Exercise instructions
Whichever lines of the entries hold the word "pressed" should be identified and copied.

*** Opening of Extracted material ***

File: src/rtl/nes_button_events_if.sv
// Bundles the NES reader inputs and the debounced event outputs of nes_button_events.
interface nes_button_events_if;
    logic       latchOrange;
    logic [7:0] buttons;
    logic       frame_tick;
    logic [7:0] held;
    logic [7:0] pressed;
    logic [7:0] released;
    logic [7:0] repeat_evt;
    logic       lost;

    modport master (
        output latchOrange, buttons,
        input  frame_tick, held, pressed, released, repeat_evt, lost
    );

    modport slave (
        input  latchOrange, buttons,
        output frame_tick, held, pressed, released, repeat_evt, lost
    );
endinterface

*** Close of Extracted material ***

Expected answer
    logic [7:0] pressed;
        input  frame_tick, held, pressed, released, repeat_evt, lost
        output frame_tick, held, pressed, released, repeat_evt, lost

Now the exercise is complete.